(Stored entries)
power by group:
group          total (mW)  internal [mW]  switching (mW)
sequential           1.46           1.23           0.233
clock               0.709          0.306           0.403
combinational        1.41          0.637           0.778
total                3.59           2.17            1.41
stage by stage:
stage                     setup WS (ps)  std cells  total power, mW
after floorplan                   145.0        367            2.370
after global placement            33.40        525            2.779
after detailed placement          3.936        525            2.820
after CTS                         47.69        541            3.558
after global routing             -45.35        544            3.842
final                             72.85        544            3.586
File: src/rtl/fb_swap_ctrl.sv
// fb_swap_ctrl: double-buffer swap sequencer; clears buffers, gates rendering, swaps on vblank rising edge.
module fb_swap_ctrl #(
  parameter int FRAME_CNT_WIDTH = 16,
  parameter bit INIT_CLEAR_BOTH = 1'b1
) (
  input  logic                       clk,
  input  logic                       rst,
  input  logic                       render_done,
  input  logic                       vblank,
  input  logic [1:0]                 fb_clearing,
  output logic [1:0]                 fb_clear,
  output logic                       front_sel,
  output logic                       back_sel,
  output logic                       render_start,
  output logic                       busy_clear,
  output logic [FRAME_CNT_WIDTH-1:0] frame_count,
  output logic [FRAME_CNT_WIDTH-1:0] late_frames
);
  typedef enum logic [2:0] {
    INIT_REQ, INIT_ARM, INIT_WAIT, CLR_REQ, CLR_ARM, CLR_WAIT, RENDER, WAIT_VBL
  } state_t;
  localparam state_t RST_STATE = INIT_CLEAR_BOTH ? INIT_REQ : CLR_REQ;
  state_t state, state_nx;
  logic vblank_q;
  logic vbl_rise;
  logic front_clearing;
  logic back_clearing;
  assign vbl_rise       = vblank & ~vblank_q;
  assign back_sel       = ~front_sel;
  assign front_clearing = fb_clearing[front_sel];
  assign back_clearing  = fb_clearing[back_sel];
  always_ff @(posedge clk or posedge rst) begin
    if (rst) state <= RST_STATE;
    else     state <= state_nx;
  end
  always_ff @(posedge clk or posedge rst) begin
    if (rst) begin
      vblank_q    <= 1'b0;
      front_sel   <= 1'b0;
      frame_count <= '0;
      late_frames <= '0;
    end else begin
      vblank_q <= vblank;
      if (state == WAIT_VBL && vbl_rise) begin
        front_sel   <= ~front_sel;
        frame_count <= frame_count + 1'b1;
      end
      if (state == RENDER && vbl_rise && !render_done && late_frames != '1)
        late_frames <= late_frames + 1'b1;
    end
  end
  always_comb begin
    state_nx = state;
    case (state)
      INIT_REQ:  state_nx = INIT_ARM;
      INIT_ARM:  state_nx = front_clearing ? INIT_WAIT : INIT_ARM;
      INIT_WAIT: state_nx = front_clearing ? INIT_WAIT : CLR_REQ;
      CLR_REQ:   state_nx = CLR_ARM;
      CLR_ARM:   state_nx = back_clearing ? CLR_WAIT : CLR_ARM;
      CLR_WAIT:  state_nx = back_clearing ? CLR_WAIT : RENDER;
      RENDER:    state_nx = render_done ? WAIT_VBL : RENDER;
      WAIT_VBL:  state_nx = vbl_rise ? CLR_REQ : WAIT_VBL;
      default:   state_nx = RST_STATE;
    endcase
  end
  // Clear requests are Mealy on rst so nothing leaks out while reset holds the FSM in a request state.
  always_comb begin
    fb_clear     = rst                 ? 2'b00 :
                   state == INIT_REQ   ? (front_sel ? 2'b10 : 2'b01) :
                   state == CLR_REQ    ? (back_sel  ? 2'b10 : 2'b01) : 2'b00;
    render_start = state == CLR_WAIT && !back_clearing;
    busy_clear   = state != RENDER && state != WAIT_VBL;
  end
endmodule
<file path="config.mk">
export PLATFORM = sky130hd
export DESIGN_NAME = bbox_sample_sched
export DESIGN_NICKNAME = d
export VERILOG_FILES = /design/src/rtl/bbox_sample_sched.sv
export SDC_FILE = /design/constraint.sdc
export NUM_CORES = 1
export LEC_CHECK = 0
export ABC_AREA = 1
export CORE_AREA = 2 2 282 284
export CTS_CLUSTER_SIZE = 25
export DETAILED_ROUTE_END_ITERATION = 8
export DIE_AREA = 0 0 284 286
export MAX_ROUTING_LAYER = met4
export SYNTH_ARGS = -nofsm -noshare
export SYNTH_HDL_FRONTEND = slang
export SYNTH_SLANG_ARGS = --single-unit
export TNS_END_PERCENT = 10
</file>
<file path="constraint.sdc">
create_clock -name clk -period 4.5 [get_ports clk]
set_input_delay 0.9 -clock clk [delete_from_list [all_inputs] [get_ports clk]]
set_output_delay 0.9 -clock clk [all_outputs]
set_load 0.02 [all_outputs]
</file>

• WHAT IS REQUIRED: Look over the records above and copy each line that includes the string "placement".

• FINISHED EXERCISE:
after global placement            33.40        525            2.779
after detailed placement          3.936        525            2.820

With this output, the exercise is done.